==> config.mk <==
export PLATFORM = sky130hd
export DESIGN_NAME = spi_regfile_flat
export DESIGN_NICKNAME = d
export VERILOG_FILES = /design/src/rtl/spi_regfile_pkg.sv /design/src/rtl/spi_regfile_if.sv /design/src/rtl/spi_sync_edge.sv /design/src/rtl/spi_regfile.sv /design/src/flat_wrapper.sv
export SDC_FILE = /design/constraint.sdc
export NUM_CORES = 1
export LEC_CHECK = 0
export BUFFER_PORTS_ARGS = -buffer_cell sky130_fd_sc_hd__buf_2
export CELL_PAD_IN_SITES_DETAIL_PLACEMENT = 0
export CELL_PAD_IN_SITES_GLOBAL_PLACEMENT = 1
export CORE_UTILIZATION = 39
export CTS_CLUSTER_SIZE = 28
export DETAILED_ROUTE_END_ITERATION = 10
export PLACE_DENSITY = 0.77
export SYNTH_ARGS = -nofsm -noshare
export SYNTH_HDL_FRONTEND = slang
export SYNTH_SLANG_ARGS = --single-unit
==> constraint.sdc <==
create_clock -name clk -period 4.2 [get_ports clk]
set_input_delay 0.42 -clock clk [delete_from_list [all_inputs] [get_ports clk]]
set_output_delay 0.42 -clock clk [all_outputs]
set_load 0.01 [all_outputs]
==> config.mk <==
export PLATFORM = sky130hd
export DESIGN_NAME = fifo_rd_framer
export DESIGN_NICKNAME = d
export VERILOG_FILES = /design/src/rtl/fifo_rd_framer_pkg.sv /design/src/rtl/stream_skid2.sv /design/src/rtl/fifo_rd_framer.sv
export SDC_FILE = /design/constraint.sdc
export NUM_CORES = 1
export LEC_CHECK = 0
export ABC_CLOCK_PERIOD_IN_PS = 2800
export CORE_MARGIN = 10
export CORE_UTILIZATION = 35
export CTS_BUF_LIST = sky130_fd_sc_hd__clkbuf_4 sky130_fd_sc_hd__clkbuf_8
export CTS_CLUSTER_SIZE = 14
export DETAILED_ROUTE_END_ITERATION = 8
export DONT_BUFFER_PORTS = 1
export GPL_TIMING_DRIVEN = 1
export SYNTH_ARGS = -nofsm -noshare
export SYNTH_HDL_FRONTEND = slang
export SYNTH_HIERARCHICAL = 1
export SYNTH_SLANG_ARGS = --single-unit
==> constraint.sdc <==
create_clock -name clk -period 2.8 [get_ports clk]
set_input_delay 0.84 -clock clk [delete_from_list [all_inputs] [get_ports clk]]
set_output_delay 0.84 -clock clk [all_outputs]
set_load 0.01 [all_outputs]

___

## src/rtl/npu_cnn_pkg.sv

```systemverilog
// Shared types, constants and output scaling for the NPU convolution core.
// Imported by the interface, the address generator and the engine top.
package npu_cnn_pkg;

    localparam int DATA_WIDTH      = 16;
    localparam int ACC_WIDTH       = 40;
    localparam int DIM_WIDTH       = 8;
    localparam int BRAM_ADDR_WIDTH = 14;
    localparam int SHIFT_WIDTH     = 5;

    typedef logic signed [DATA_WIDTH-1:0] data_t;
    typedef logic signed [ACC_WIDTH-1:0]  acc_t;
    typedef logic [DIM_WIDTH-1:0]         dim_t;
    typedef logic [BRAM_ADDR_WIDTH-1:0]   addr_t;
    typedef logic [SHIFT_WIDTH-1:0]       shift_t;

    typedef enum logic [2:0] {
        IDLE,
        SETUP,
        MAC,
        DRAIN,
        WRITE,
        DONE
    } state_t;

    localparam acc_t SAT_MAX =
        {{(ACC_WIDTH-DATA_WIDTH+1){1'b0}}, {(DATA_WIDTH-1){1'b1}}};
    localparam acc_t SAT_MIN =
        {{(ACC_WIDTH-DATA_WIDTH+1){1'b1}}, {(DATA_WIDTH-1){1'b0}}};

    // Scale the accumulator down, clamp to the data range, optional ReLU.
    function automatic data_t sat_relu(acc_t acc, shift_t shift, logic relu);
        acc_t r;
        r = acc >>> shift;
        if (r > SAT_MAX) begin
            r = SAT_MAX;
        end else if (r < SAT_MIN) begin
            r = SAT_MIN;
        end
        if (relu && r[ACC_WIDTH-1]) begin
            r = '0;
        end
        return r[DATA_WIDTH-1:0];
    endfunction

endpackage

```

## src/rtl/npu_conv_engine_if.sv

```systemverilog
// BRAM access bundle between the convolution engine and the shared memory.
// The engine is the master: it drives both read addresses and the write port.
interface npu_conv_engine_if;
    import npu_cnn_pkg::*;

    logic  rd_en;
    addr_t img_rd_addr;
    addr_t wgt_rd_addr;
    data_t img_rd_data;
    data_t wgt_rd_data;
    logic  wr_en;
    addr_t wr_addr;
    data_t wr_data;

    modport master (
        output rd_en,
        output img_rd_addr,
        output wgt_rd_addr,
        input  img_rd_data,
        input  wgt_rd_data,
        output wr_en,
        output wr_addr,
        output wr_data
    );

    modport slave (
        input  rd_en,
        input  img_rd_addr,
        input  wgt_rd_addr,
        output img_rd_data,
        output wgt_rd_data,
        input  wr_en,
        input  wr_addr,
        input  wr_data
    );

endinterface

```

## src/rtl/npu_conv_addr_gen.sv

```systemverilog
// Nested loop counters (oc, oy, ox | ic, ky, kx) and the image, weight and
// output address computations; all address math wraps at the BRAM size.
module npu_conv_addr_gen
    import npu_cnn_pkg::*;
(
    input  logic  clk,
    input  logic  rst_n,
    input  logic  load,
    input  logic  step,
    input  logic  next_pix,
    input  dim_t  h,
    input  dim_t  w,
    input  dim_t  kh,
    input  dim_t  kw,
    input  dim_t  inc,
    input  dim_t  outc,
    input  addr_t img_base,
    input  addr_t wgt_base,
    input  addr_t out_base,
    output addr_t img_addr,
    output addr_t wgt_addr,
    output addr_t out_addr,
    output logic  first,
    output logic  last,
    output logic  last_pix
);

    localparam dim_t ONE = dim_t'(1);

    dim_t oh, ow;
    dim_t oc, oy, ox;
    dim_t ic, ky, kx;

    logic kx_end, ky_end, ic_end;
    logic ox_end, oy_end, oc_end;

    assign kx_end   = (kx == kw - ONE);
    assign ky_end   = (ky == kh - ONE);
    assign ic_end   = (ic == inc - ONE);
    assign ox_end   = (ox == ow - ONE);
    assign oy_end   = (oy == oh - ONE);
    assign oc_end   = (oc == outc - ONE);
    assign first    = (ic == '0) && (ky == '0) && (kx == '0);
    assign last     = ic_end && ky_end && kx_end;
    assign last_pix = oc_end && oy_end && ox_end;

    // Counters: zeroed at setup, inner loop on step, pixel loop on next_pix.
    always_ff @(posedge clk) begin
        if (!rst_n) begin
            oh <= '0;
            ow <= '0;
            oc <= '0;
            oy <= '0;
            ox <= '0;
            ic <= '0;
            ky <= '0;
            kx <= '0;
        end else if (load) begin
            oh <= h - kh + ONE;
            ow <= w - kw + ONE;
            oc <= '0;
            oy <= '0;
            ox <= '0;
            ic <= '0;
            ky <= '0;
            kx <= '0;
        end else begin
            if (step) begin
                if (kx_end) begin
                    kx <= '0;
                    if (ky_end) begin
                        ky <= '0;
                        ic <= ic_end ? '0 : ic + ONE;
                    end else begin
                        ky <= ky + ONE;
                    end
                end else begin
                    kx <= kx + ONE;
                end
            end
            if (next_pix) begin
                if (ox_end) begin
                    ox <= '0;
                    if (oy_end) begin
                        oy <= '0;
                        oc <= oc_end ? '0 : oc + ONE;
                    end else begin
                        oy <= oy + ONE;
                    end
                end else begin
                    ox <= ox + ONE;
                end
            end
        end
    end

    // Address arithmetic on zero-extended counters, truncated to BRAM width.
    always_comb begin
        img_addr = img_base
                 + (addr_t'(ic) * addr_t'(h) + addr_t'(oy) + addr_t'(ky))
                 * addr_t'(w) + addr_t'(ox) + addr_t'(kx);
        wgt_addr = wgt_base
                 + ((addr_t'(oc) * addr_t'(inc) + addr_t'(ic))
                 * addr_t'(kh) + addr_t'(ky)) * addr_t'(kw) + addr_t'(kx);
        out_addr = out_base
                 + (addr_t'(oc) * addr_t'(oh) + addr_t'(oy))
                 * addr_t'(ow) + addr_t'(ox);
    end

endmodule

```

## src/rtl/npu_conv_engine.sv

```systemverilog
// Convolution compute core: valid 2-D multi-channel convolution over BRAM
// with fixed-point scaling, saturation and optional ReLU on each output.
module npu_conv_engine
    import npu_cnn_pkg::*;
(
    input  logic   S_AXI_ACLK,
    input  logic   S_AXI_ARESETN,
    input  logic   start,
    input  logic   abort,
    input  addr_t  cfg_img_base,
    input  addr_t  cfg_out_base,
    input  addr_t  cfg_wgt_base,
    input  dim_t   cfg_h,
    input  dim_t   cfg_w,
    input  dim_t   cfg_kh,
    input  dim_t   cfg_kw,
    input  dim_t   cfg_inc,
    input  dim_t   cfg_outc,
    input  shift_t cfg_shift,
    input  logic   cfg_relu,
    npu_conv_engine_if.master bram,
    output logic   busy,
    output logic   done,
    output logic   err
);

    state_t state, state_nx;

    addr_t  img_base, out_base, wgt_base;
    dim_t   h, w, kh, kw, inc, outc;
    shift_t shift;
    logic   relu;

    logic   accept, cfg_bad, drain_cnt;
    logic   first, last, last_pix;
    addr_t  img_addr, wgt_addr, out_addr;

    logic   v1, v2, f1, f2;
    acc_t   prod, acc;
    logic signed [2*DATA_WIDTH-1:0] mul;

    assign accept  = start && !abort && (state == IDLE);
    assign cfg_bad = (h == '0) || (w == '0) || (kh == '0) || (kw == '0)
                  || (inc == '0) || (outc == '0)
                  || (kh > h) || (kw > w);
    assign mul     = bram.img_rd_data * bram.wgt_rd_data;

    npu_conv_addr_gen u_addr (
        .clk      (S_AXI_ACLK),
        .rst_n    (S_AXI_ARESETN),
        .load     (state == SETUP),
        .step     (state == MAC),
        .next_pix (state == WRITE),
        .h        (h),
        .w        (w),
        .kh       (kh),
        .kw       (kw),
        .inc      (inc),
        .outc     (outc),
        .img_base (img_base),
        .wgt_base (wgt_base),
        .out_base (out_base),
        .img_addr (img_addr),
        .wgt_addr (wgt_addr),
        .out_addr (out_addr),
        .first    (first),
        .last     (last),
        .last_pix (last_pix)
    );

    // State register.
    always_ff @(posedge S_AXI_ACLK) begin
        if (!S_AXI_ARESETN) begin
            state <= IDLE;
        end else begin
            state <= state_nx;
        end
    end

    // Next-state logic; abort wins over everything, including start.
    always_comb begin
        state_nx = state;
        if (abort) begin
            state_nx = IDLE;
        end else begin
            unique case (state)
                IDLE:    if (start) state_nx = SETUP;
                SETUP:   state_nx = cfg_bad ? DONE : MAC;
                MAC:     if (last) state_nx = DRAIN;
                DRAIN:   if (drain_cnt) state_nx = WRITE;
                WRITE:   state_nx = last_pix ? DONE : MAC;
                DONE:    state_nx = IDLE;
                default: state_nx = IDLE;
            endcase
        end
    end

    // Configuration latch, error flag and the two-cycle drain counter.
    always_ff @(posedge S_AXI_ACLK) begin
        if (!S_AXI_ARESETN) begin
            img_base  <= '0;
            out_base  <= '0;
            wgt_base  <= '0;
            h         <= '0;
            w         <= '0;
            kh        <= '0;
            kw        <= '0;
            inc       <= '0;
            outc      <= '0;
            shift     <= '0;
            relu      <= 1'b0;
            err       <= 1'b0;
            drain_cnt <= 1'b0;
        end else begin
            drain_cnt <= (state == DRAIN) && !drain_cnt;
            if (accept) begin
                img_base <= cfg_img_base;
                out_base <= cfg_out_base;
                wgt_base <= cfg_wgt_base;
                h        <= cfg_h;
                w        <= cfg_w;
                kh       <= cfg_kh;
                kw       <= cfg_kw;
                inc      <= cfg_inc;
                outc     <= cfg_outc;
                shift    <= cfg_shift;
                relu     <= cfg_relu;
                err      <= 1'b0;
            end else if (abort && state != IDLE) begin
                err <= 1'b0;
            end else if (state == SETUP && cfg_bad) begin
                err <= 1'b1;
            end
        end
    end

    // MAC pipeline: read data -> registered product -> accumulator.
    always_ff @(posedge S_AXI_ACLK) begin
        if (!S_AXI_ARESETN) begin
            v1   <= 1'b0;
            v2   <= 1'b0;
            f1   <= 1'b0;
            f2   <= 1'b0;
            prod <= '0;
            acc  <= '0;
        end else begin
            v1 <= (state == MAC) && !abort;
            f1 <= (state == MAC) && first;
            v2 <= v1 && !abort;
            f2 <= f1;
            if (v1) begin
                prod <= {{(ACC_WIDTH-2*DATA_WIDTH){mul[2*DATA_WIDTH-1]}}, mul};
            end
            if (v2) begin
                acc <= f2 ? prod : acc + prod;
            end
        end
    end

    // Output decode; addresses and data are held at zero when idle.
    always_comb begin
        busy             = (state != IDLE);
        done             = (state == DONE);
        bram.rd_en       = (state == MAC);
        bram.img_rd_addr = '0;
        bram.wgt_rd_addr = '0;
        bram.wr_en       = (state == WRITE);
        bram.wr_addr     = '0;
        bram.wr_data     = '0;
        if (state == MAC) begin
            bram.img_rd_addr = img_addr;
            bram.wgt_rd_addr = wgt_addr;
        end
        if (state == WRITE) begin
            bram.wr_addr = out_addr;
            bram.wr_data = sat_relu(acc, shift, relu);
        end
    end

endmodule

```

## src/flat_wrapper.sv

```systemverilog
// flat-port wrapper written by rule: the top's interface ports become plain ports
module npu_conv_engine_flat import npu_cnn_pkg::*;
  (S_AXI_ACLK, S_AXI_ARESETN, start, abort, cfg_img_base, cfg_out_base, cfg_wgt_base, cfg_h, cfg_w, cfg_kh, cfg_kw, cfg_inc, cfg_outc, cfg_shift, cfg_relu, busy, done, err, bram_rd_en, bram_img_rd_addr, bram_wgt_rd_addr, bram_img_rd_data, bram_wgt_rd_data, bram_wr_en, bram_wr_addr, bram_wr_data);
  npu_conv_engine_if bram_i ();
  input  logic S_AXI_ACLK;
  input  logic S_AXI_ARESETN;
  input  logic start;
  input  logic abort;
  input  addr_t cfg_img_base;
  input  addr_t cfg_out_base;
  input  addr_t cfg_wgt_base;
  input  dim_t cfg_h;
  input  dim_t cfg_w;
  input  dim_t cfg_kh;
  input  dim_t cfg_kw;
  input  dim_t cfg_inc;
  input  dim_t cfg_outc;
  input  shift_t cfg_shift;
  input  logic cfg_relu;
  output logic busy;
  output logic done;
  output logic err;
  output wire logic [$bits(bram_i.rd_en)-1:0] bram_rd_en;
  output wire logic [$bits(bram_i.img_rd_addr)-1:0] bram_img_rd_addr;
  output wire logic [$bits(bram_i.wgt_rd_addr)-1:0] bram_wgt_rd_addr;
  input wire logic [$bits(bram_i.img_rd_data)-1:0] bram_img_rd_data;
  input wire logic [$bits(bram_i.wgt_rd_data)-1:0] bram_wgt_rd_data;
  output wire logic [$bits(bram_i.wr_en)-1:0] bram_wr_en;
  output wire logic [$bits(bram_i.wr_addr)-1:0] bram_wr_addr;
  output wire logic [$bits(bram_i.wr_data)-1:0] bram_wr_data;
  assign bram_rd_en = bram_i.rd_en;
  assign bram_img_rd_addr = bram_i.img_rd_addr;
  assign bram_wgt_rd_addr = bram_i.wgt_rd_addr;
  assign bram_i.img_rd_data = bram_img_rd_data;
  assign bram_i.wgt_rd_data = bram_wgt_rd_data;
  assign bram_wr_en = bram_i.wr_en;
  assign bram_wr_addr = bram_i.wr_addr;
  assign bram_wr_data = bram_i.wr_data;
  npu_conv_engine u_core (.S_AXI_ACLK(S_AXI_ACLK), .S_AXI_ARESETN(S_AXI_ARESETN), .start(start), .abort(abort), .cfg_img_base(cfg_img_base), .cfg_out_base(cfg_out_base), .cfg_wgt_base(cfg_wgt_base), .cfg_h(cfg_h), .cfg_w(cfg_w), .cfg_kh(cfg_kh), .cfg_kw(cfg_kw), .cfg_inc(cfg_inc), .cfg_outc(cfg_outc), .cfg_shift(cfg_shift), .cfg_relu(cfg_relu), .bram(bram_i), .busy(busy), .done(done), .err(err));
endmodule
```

___

* [HOW TO COMPLETE THIS TASK]: Filter the entries above down to the lines that contain the word "localparam".

* [OUTPUT FOR THIS TASK]:
    localparam int DATA_WIDTH      = 16;
    localparam int ACC_WIDTH       = 40;
    localparam int DIM_WIDTH       = 8;
    localparam int BRAM_ADDR_WIDTH = 14;
    localparam int SHIFT_WIDTH     = 5;
    localparam acc_t SAT_MAX =
    localparam acc_t SAT_MIN =
    localparam dim_t ONE = dim_t'(1);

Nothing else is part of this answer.